Big Technical Data, the Cloud and Data Residency
by Claude Baudoin, Principal Consultant at cébé IT & Knowledge Management. May 2015
The Oil and Gas industry provides an excellent example of some of the conundrums that face the industrial world when it considers the adoption of new information technologies.
On the one hand, this should be a dream environment. Traditional data gathering techniques such as seismic studies, measurement while drilling (MWD) and traditional oil well studies (“wireline logging”) have long produced large amounts of data that complex software algorithms process to guess where the oil or gas is trapped, and what its characteristics are. This has now been augmented with permanent sensors embedded in oil wells, so that the gathering of data no longer stops when drilling is finished, but goes on for the life of the oil well, perhaps 30 to 50 years. As in other examples of the Internet of Things (IoT), there is almost no limit to what big data analytics can discover based on this mass of data, which you have to store and process somewhere.

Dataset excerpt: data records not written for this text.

From an optimization exercise on the open Yosys and OpenROAD flow, aimed at small area, a short achievable clock period and few clock cycles per item; shortcuts taken in it are not production practice. Only simulation tests tie the RTL to the original design; equivalence was not proved. The clock port is modelled as an ideal driver, which makes a skipped or thinned clock tree look cheaper than it is; a real chip needs a root buffer or a tree. Power is estimated from default activity; no workload was simulated.

== the previous run ==
==> module tcp_segment_header_parse_check, before the edit <==
module tcp_segment_header_parse_check (
  input  logic        clk,
  input  logic        rst_n,
  input  logic        push,
  output logic        full,
  input  logic [7:0]  in_data_byte,
  input  logic        in_last_byte,
  input  logic [31:0] in_src_ip,
  input  logic [31:0] in_dst_ip,
  output logic        empty,
  input  logic        pop,
  output logic [2:0]  out_status,
  output logic [15:0] out_source_port,
  output logic [15:0] out_dest_port,
  output logic [31:0] out_seq_number,
  output logic [31:0] out_ack_number,
  output logic [5:0]  out_header_bytes,
  output logic [7:0]  out_flag_bits,
  output logic [15:0] out_window_size,
  output logic [15:0] out_checksum_field,
  output logic [15:0] out_urgent_pointer,
  output logic [15:0] out_data_length
);
  logic         full_r, calc_r, fill_r, zap_r, empty_r;
  logic         recv, show;
  logic         take;
  logic [16:0]  count_r;
  logic         past20_r;
  logic         long_r;
  logic [159:0] hdr_r;         
  logic [15:0]  acc_a_r, acc_b_r;    
  logic [15:0]  ip_c_r, ip_d_r;      
  logic [2:0]   status_r;
  logic [5:0]   hbytes;
  assign recv   = !full_r;
  assign show   = !empty_r;
  assign take   = push && recv;
  assign hbytes = {hdr_r[63:60], 2'b00};
  logic [7:0] hdr_in;
  logic       hdr_wr;
  assign hdr_wr = !show && !past20_r;
  assign hdr_in = recv ? in_data_byte : 8'h00;
  for (genvar i = 0; i < 20; i++) begin : g_hdr
    always_ff @(posedge clk) begin
      if (hdr_wr && count_r == 17'(i)) hdr_r[159-8*i -: 8] <= hdr_in;
    end
  end
  logic        at19;
  logic        go_fill;
  logic        long_now;
  logic        pre_ok;
  assign at19    = !past20_r && (count_r == 17'd19);
  assign go_fill = !past20_r && (count_r < 17'd19);
  assign long_now = long_r || (past20_r && !count_r[16] && (&count_r[15:6]) &&
                               ({1'b0, count_r[5:2]} + {1'b0, hbytes[5:2]} >= 5'd16));
  always_ff @(posedge clk) begin
    if (!rst_n || (show && pop)) begin
      count_r  <= '0;
      past20_r <= 1'b0;
      long_r   <= 1'b0;
    end else begin
      long_r <= long_now;
      if (take && at19) begin
        count_r  <= 17'd20 - {11'd0, hbytes};
        past20_r <= 1'b1;
      end else if (take || ((calc_r || fill_r) && go_fill)) begin
        count_r <= count_r + 17'd1;
      end else if (((calc_r || fill_r) && !pre_ok) || zap_r) begin
        count_r <= '0;
      end
    end
  end
  logic        even;
  logic [15:0] w;
  logic [15:0] acc_s, acc_m;
  assign even = !count_r[0];
  assign w[15:8] = (take && even) ? in_data_byte : 8'h00;
  assign w[7:0]  = (take && !even) ? in_data_byte
                                   : {6'b0, take && even && !in_last_byte, take && even && in_last_byte};
  assign acc_s = acc_a_r ^ acc_b_r ^ w;
  assign acc_m = (acc_a_r & acc_b_r) | (acc_a_r & w) | (acc_b_r & w);
  always_ff @(posedge clk) begin
    if (!rst_n || show) begin
      acc_a_r <= 16'd6;
      acc_b_r <= 16'd0;
    end else begin
      acc_a_r <= acc_s;
      acc_b_r <= {acc_m[14:0], acc_m[15]};
    end
  end
  logic [15:0] p_s, p_m, p_s2, p_m2;
  assign p_s  = in_src_ip[31:16] ^ in_src_ip[15:0] ^ in_dst_ip[31:16];
  assign p_m  = (in_src_ip[31:16] & in_src_ip[15:0]) | (in_src_ip[31:16] & in_dst_ip[31:16]) |
                (in_src_ip[15:0] & in_dst_ip[31:16]);
  assign p_s2 = p_s ^ {p_m[14:0], p_m[15]} ^ in_dst_ip[15:0];
  assign p_m2 = (p_s & {p_m[14:0], p_m[15]}) | (p_s & in_dst_ip[15:0]) |
                ({p_m[14:0], p_m[15]} & in_dst_ip[15:0]);
  always_ff @(posedge clk) begin
    ip_c_r <= p_s2;
    ip_d_r <= {p_m2[14:0], p_m2[15]};
  end
  logic [15:0] f_s, f_m, f_x, f_y, f_s2, f_m2;
  logic        sum_ok;
  assign f_s  = acc_a_r ^ acc_b_r ^ ip_c_r;
  assign f_m  = (acc_a_r & acc_b_r) | (acc_a_r & ip_c_r) | (acc_b_r & ip_c_r);
  assign f_s2 = f_s ^ {f_m[14:0], f_m[15]} ^ ip_d_r;
  assign f_m2 = (f_s & {f_m[14:0], f_m[15]}) | (f_s & ip_d_r) | ({f_m[14:0], f_m[15]} & ip_d_r);
  assign f_x  = f_s2;
  assign f_y  = {f_m2[14:0], f_m2[15]};
  assign sum_ok = (&(f_x ^ f_y)) || ((f_x == f_y) && ((&f_x) || !(|f_x)));
  logic [2:0] status_nxt;
  logic       bad_off;
  assign bad_off = (hbytes < 6'd20) || (count_r[16] && !long_now);
  always_comb begin
    if (!past20_r)    status_nxt = 3'd1;
    else if (bad_off) status_nxt = 3'd2;
    else if (long_now) status_nxt = 3'd3;
    else if (!sum_ok) status_nxt = 3'd4;
    else              status_nxt = 3'd0;
  end
  assign pre_ok = past20_r && !bad_off && !long_now;
  always_ff @(posedge clk) begin
    if (calc_r) status_r <= status_nxt;
  end
  logic calc_nxt, fill_nxt, zap_nxt, show_nxt;
  assign calc_nxt = take && in_last_byte;
  assign fill_nxt = (calc_r || fill_r) && go_fill;
  assign zap_nxt  = calc_r && pre_ok && !sum_ok;
  assign show_nxt = ((calc_r || fill_r) && !go_fill && !zap_nxt) || zap_r || (show && !pop);
  always_ff @(posedge clk) begin
    if (!rst_n) begin
      full_r  <= 1'b0;
      calc_r  <= 1'b0;
      fill_r  <= 1'b0;
      zap_r   <= 1'b0;
      empty_r <= 1'b1;
    end else begin
      full_r  <= calc_nxt || fill_nxt || zap_nxt || show_nxt;
      calc_r  <= calc_nxt;
      fill_r  <= fill_nxt;
      zap_r   <= zap_nxt;
      empty_r <= !show_nxt;
    end
  end
  assign full  = full_r;
  assign empty = empty_r;
  assign out_status         = status_r;
  assign out_source_port    = hdr_r[159 -: 16];
  assign out_dest_port      = hdr_r[143 -: 16];
  assign out_seq_number     = hdr_r[127 -: 32];
  assign out_ack_number     = hdr_r[95 -: 32];
  assign out_header_bytes   = hbytes;
  assign out_flag_bits      = hdr_r[55 -: 8];
  assign out_window_size    = hdr_r[47 -: 16];
  assign out_checksum_field = hdr_r[31 -: 16];
  assign out_urgent_pointer = hdr_r[15 -: 16];
  assign out_data_length    = count_r[15:0];
endmodule
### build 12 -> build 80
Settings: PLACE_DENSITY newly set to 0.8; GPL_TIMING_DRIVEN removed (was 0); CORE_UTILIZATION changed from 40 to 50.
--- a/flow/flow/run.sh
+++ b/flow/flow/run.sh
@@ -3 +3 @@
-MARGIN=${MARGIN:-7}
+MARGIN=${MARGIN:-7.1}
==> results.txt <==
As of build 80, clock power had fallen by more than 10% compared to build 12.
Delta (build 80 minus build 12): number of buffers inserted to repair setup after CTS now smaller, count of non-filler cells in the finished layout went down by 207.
This design comes from an exercise in tuning for small area, a short achievable clock period and few clock cycles on the open sky130 flow, not from production work. Only simulation tests tie the RTL to the original design; equivalence was not proved.

Setup of the reference run:
==> flow/design.v <==
module mdu_add #(
  parameter int W = 32
) (
  input  logic [W-1:0] x,
  input  logic [W-1:0] y,
  input  logic         ci,
  output logic [W-1:0] s,
  output logic         co
);
  for (genvar i = 0; i < W; i++) begin : g_bit
    logic cin, cout;
    if (i == 0) begin : g_first
      assign cin = ci;
    end else begin : g_next
      assign cin = g_bit[i-1].cout;
    end
    assign s[i] = x[i] ^ y[i] ^ cin;
    assign cout = (x[i] & y[i]) | (x[i] & cin) | (y[i] & cin);
  end
  assign co = g_bit[W-1].cout;
endmodule
module mdu_sequencer #(
  parameter int unsigned MULT_CYCLES = 5,   
  parameter int unsigned DIV_CYCLES  = 10   
) (
  input  logic        clk,
  input  logic        reset,
  input  logic        start,
  input  logic [2:0]  mdu_op,
  input  logic [31:0] a,
  input  logic [31:0] b,
  input  logic        cancel,
  input  logic        d_is_md,
  output logic        busy,
  output logic        stall_md,
  output logic [31:0] hi,
  output logic [31:0] lo
);
  localparam int K  = 2;        
  localparam int M  = 8;        
  localparam int CM = 32 / M;   
  localparam int CW = 5;        
  logic cancel_w;
  assign cancel_w = cancel;
  logic          busy_q;
  logic [CW-1:0] cnt_q;       
  logic [1:0]    len_q;       
  logic          mul_q;       
  logic          neg_hi_q;    
  logic          neg_lo_q;    
  logic [31:0]   d_q;         
  logic [31:0]   r_q;         
  logic [31:0]   q_q;         
  logic [31:0]   hi_q, lo_q;
  function automatic logic [4:0] msb32(input logic [31:0] x);
    msb32 = 5'd0;
    for (int i = 0; i < 32; i++) if (x[i]) msb32 = i[4:0];
  endfunction
  function automatic logic [31:0] cneg32(input logic [31:0] x, input logic neg);
    logic any;
    any = 1'b0;
    for (int i = 0; i < 32; i++) begin
      cneg32[i] = x[i] ^ (neg & any);
      any       = any | x[i];
    end
  endfunction
  logic        st_signed, a_neg, b_neg, a_zero, b_zero;
  logic [31:0] ua, ub;
  logic [4:0]  la, lb;
  assign st_signed = ~mdu_op[0];
  assign a_neg     = st_signed & a[31];
  assign b_neg     = st_signed & b[31];
  assign ua        = cneg32(a, a_neg);
  assign ub        = cneg32(b, b_neg);
  assign a_zero    = (a == 32'd0);
  assign b_zero    = (b == 32'd0);
  assign la        = msb32(ua);
  assign lb        = msb32(ub);
  logic          d_short;      
  logic [4:0]    d_span;
  logic [4:0]    d_sh;         
  logic [CW-1:0] d_cyc;
  assign d_short = a_zero | (la < lb);
  assign d_span  = la - lb;
  assign d_cyc   = {1'b0, d_span[4:1]} + 5'd1;       
  assign d_sh    = {~d_span[4:1], 1'b0};            
  logic [63:0] d_rq0;
  assign d_rq0 = {32'd0, ua} << d_sh;
  logic          m_swap;
  logic [31:0]   m_x, m_y;
  logic [4:0]    m_ly;
  logic [1:0]    m_len;
  assign m_swap = la < lb;
  assign m_x    = m_swap ? ub : ua;
  assign m_y    = m_swap ? ua : ub;
  assign m_ly   = m_swap ? la : lb;
  assign m_len  = m_ly[4:3];                        
  logic [31:0] dv_r [K+1];
  logic [31:0] dv_q [K+1];
  assign dv_r[0] = r_q;
  assign dv_q[0] = q_q;
  for (genvar k = 0; k < K; k++) begin : g_div
    logic [31:0] s, t;
    logic        s_top, co, ge;
    assign s     = {dv_r[k][30:0], dv_q[k][31]};
    assign s_top = dv_r[k][31];
    mdu_add #(.W(32)) u_sub (.x(s), .y(d_q), .ci(1'b1), .s(t), .co(co));
    assign ge        = s_top | co;
    assign dv_r[k+1] = (t & {32{ge}}) | (s & {32{~ge}});
    assign dv_q[k+1] = {dv_q[k][30:0], ge};
  end
  logic [31:0] mu_r [M+1];
  logic [31:0] mu_q [M+1];
  assign mu_r[0] = r_q;
  assign mu_q[0] = q_q;
  for (genvar k = 0; k < M; k++) begin : g_mul
    logic [31:0] t;
    logic        co;
    mdu_add #(.W(32)) u_add (.x(mu_r[k]), .y(d_q & {32{mu_q[k][0]}}), .ci(1'b0),
                             .s(t), .co(co));
    assign mu_r[k+1] = {co, t[31:1]};
    assign mu_q[k+1] = {t[0], mu_q[k][31:1]};
  end
  logic [63:0] res_raw, res_neg, res;
  logic [63:0] nmask;
  assign res_raw = mul_q ? {mu_r[M], mu_q[M]} : {dv_r[K], dv_q[K]};
  always_comb begin
    logic any;
    any = 1'b0;
    for (int i = 0; i < 32; i++) begin
      nmask[i] = neg_lo_q & any;
      any      = any | res_raw[i];
    end
    any = any & mul_q;
    for (int i = 32; i < 64; i++) begin
      nmask[i] = neg_hi_q & any;
      any      = any | res_raw[i];
    end
  end
  assign res_neg = res_raw ^ nmask;
  logic [4:0] m_sh;
  assign m_sh = mul_q ? {~len_q, 3'b000} : 5'd0;   
  assign res  = (res_neg >> m_sh) | ({64{neg_hi_q & mul_q}} & ~({64{1'b1}} >> m_sh));
  logic go, last;
  assign go   = ~busy_q & start & ~cancel_w;
  assign last = busy_q & ~cancel_w & (cnt_q == 5'd1);
  always_ff @(posedge clk or negedge reset) begin
    if (!reset) begin
      busy_q <= 1'b0;
      hi_q   <= 32'd0;
      lo_q   <= 32'd0;
    end else begin
      if (go) begin
        case (mdu_op)
          3'd0, 3'd1: begin
            if (a_zero | b_zero) begin
              hi_q <= 32'd0;
              lo_q <= 32'd0;
            end else begin
              busy_q <= 1'b1;
            end
          end
          3'd2, 3'd3: begin
            if (!b_zero) begin
              if (d_short) begin
                hi_q <= a;
                lo_q <= 32'd0;
              end else begin
                busy_q <= 1'b1;
              end
            end
          end
          3'd4: hi_q <= a;
          3'd5: lo_q <= a;
          default: ;
        endcase
      end else if (busy_q) begin
        if (cancel_w) begin
          busy_q <= 1'b0;
        end else if (last) begin
          busy_q <= 1'b0;
          hi_q   <= res[63:32];
          lo_q   <= res[31:0];
        end
      end
    end
  end
  always_ff @(posedge clk) begin
    if (~busy_q) begin
      if (~mdu_op[1]) begin
        cnt_q    <= {3'd0, m_len} + 5'd1;
        len_q    <= m_len;
        mul_q    <= 1'b1;
        neg_hi_q <= a_neg ^ b_neg;
        neg_lo_q <= a_neg ^ b_neg;
        d_q      <= m_x;
        r_q      <= 32'd0;
        q_q      <= m_y;
      end else begin
        cnt_q    <= d_cyc;
        len_q    <= m_len;
        mul_q    <= 1'b0;
        neg_hi_q <= a_neg;
        neg_lo_q <= a_neg ^ b_neg;
        d_q      <= ~ub;
        r_q      <= d_rq0[63:32];
        q_q      <= d_rq0[31:0];
      end
    end else begin
      cnt_q <= cnt_q - 5'd1;
      r_q   <= mul_q ? mu_r[M] : dv_r[K];
      q_q   <= mul_q ? mu_q[M] : dv_q[K];
    end
  end
  assign busy     = busy_q;
  assign stall_md = d_is_md & (start | busy_q);
  assign hi       = hi_q;
  assign lo       = lo_q;
endmodule
clock: 85.0 ns
lec_check: 0
abc_area: 1
cap_margin: 10
core_margin: 2
core_utilization: 50
cts_buf_list: sky130_fd_sc_hd__clkbuf_8
slew_margin: 10
standard.sh (not shown) runs the stock make flow with config.mk's settings and CLKGATE_MAP_FILE= SYNTH_SCRIPT=/design/flow/synth_recipe.tcl, a recipe that flattens the netlist after the stock synthesis.
==> flow/flow/run.sh <==
#!/bin/bash
# The standard layout (the standard.sh), with the port buffers made of
# sky130_fd_sc_hd__buf_1 instead of the cell buffer_ports picks by default.
# Every input and output port still gets its own buffer.
set -euo pipefail
bash standard.sh "BUFFER_PORTS_ARGS=-buffer_cell sky130_fd_sc_hd__buf_1" finish > flow_standard.log 2>&1
Both conditions hold for the reference run: the flow ran to the end and the final layout passed the timing, DRC and antenna checks.
Testbench counts of the reference run, summed over its fixed seeds: cycles 133,686.
The inputs of the trial run differ from those of the reference run as listed below.
==> flow/flow/run.sh <==
#!/bin/bash
# The standard layout (the standard.sh) with two changes:
#  - the port buffers are sky130_fd_sc_hd__buf_1 instead of the cell buffer_ports
#    picks by default (every input and output port still gets its own buffer);
#  - ORFS's power recovery (repair_timing -recover_power) runs at global route,
#    downsizing gates that have slack to spare.
set -euo pipefail
bash standard.sh "BUFFER_PORTS_ARGS=-buffer_cell sky130_fd_sc_hd__buf_1" "RECOVER_POWER=100" finish > flow_standard.log 2>&1
==> summary.txt <==
Nothing crashed in the trial run and all stages finished; the problem is that the final layout failed, the offending checks being max-capacitance violations, max-slew violations. | fraction of area in non-clock buffers | the trial run vs the reference run | 0.17 points lower |. Summary of the trial run over the reference run: cell area lower; maximum clock rate roughly the same.

========
== exp/sierra ==
Starts from the design.v that is shown in full above.
Settings: LEC_CHECK=0, ABC_AREA=1, CAP_MARGIN=0, CORE_MARGIN=2, CORE_UTILIZATION=50, CTS_BUF_LIST=sky130_fd_sc_hd__clkbuf_8, SLEW_MARGIN=0; clock period 85.0 ns.
==> flow/flow/run.sh <==
#!/bin/bash
# The standard layout (the standard.sh), with the port buffers made of
# sky130_fd_sc_hd__buf_1 instead of the cell buffer_ports picks by default.
# Every input and output port still gets its own buffer.
set -euo pipefail
bash standard.sh "BUFFER_PORTS_ARGS=-buffer_cell sky130_fd_sc_hd__buf_1" finish > flow_standard.log 2>&1
Testbench counts of exp/sierra, summed over its fixed seeds: cycles 133,686.
--- input diff exp/sierra..exp/yarrow ---
diff --git a/flow/config.mk b/flow/config.mk
--- a/flow/config.mk
+++ b/flow/config.mk
@@ -8,3 +8,3 @@
 export ABC_AREA = 1
-export CAP_MARGIN = 0
+export CAP_MARGIN = 5
 export CORE_MARGIN = 2
@@ -12,2 +12,3 @@
 export CTS_BUF_LIST = sky130_fd_sc_hd__clkbuf_8
-export SLEW_MARGIN = 0
+export PLACE_DENSITY = 0.7
+export SLEW_MARGIN = 5
[summary]
The area of the multi-input gates on exp/yarrow is in line with that on exp/sierra.
Layout buffer count excluding clock buffers: lower on exp/yarrow
NOTE: count of clock-net buffers in the final layout in exp/yarrow falls short of that of exp/sierra
In terms of maximum clock frequency, exp/sierra and exp/yarrow differ only marginally.
Detailed route, exp/yarrow vs exp/sierra: via total lower for exp/yarrow
Changes in exp/indigo relative to exp/yarrow:
diff --git a/flow/config.mk b/flow/config.mk
--- a/flow/config.mk
+++ b/flow/config.mk
@@ -8,7 +8,5 @@
 export ABC_AREA = 1
-export CAP_MARGIN = 5
+export CAP_MARGIN = 20
 export CORE_MARGIN = 2
-export CORE_UTILIZATION = 50
-export CTS_BUF_LIST = sky130_fd_sc_hd__clkbuf_8
-export PLACE_DENSITY = 0.7
-export SLEW_MARGIN = 5
+export CORE_UTILIZATION = 40
+export SLEW_MARGIN = 20
Results
- Relative to exp/yarrow, sequential share of layout area decreased by 0.31 points in exp/indigo.
- When exp/indigo is measured against exp/yarrow, its fraction of final layout cells sized beyond drive strength 1 turns out 0.17 points higher.
- The average wire per standard cell in exp/indigo was higher than what exp/yarrow gave.
- exp/indigo against exp/yarrow: routability congestion estimate from global placement dropped about 1.1%, design area climbed 480 µm².
- Looking at total core area, exp/indigo sits 12000 µm² higher than exp/yarrow does.
- Comparing global-route total usage across every layer for exp/yarrow and exp/indigo, the smaller number came from exp/indigo.
- Looking at register-to-register slack across both flows, exp/indigo is the stronger of the two, with exp/yarrow trailing.
- exp/indigo against exp/yarrow: via count now sits lower; non-clock buffer count now sits higher.
## Diff of input files: exp/quartz against exp/indigo
==> flow/run.sh (new file) <==
#!/bin/bash
# synth_recipe.tcl (not shown) runs the flow's synth.tcl, then flattens the netlist and writes it again
# the make line also repeats each setting of config.mk as NAME=value (left out here)
make -C /OpenROAD-flow-scripts/flow DESIGN_CONFIG=/design/flow/config.mk WORK_HOME=/design/flow/orfs CLKGATE_MAP_FILE= SYNTH_SCRIPT=/design/flow/synth_recipe.tcl finish
diff --git a/flow/config.mk b/flow/config.mk
--- a/flow/config.mk
+++ b/flow/config.mk
@@ -8,5 +8,6 @@
 export ABC_AREA = 1
-export CAP_MARGIN = 20
+export CAP_MARGIN = 10
 export CORE_MARGIN = 2
-export CORE_UTILIZATION = 40
-export SLEW_MARGIN = 20
+export CORE_UTILIZATION = 50
+export CTS_BUF_LIST = sky130_fd_sc_hd__clkbuf_8
+export SLEW_MARGIN = 10
removed: flow/flow/run.sh
removed: flow/standard.sh
--- outcome ---
Layout clock buffer count: exp/quartz < exp/indigo. [compare] base=exp/indigo new=exp/quartz: wire length of the first global-routing pass higher; total via count in the routed design rose by 507. After synthesis and placement, the instance count of exp/quartz is below that of exp/indigo. As far as critical path depth goes, exp/indigo and exp/quartz are indistinguishable; the numbers are identical. exp/quartz does worse than exp/indigo on worst setup slack. exp/quartz against exp/indigo: number of filler cells placed in the layout lost 1667.
Relative to exp/quartz, the following input files were edited for exp/juniper:
diff --git a/flow/config.mk b/flow/config.mk
--- a/flow/config.mk
+++ b/flow/config.mk
@@ -8,6 +8,5 @@
 export ABC_AREA = 1
-export CAP_MARGIN = 10
+export CAP_MARGIN = 20
 export CORE_MARGIN = 2
-export CORE_UTILIZATION = 50
-export CTS_BUF_LIST = sky130_fd_sc_hd__clkbuf_8
-export SLEW_MARGIN = 10
+export CORE_UTILIZATION = 40
+export SLEW_MARGIN = 20
Findings:
- Number of vias in the routed layout down 598 in exp/juniper wrt exp/quartz
- On worst setup slack, exp/quartz beats exp/juniper.
- Compared with exp/quartz, in exp/juniper share of the cycle needed by the critical path after routing comparable, routed wire length -4.1%, count of TritonRoute iterations in the first routing pass fell 2.

## afterwards: timing with drivers on the ports
The results above use ideal ports. As a check the final layouts listed here were re-extracted and re-timed, cells and wires unchanged.
Step 1 sets driving cells, clkbuf_16 on the clock port and buf_2 on the other inputs (assumed; they add their load-dependent delay and slew).
Step 2 adds t to the input delays and takes it off the output delays; t is the mean of the earliest and latest rising clock arrival at the registers after step 1. Input paths then give back, and output paths get back, about the clock's delay inside the block.
Slacks: ideal / step 1 / step 2; pairs: ideal / step 1.
| run | t, ns | setup WS [ns] | worst setup path after step 2 |
|---|---|---|---|
| the reference run | 0.587 | 50.631 / 50.609 / 50.609 | input to output |
| the trial run | 0.591 | 50.631 / 50.609 / 50.609 | input to output |
| exp/sierra | 0.587 | 50.631 / 50.609 / 50.609 | input to output |
| exp/yarrow | 0.575 | 50.639 / 50.619 / 50.619 | input to output |
| exp/indigo | 0.524 | 50.636 / 50.615 / 50.615 | input to output |
| exp/quartz | 0.586 | 49.895 / 49.871 / 49.871 | input to output |
| exp/juniper | 0.515 | 49.866 / 49.841 / 49.841 | input to output |
The setup slack of exp/juniper, which loses most, moves by -0.025 ns with the drivers and by -0.025 ns with both steps.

The data volumes in question and the lack of high-speed networking infrastructure at the point of acquisition (think of the deserts of Saudi Arabia or offshore Brazil) have always been a challenge for data processing. At the end of a seismic campaign, a truck is often required to take the data cartridges off the boat and to a data center. Meanwhile, the data center on the ship has already produced intermediate results and transmitted them over satellite links.
Not every company has the software or the data center capabilities to perform the most extensive analyses, and the software to do so is very expensive and evolves rapidly. This seems to be a match made in heaven for a Software as a Service (SaaS) cloud offering. Yet this idea is only now starting to be explored. For example, the leading oilfield services company, Schlumberger, is offering its Intersect 3-D reservoir simulator, jointly developed with Chevron and Total over a ten-year period, in the cloud.
Part of the challenge lies in the data volumes. To get the data processed in the Schlumberger data centers, you have to get it there. Another key obstacle is the extremely high – some would say paranoid – sense of confidentiality attached to this data, on which multi-billion dollar decisions are based.
But a factor that was initially neglected, and has become increasingly important in the past decade, is data residency. Depending where the oil company operates, it may be subject to a host of regulations about what it can do with the data.
Some countries consider their subsurface data to be a sovereign asset, which is only licensed to the oil company in order to prospect and develop the oilfield, but never ceases to belong to the government, and cannot be exported. Other countries are willing to let the data out of the country in order to be processed by highly skilled subcontractors… but when the interpreted data comes back, it wants to levy a value-added tax since the data is now more valuable!
Politics, technology and geography thus combine to create a complex situation – and we didn’t even mention the fears of industrial spying if the data ends up in a cloud that’s hosted in, say, China or under the watchful eyes of the U.S. National Security Agency. Surely, the same issues will confront finance, healthcare and other industries.
We have the fancy technology (cloud, BDA, IoT, etc.) – now we have to solve the real problems!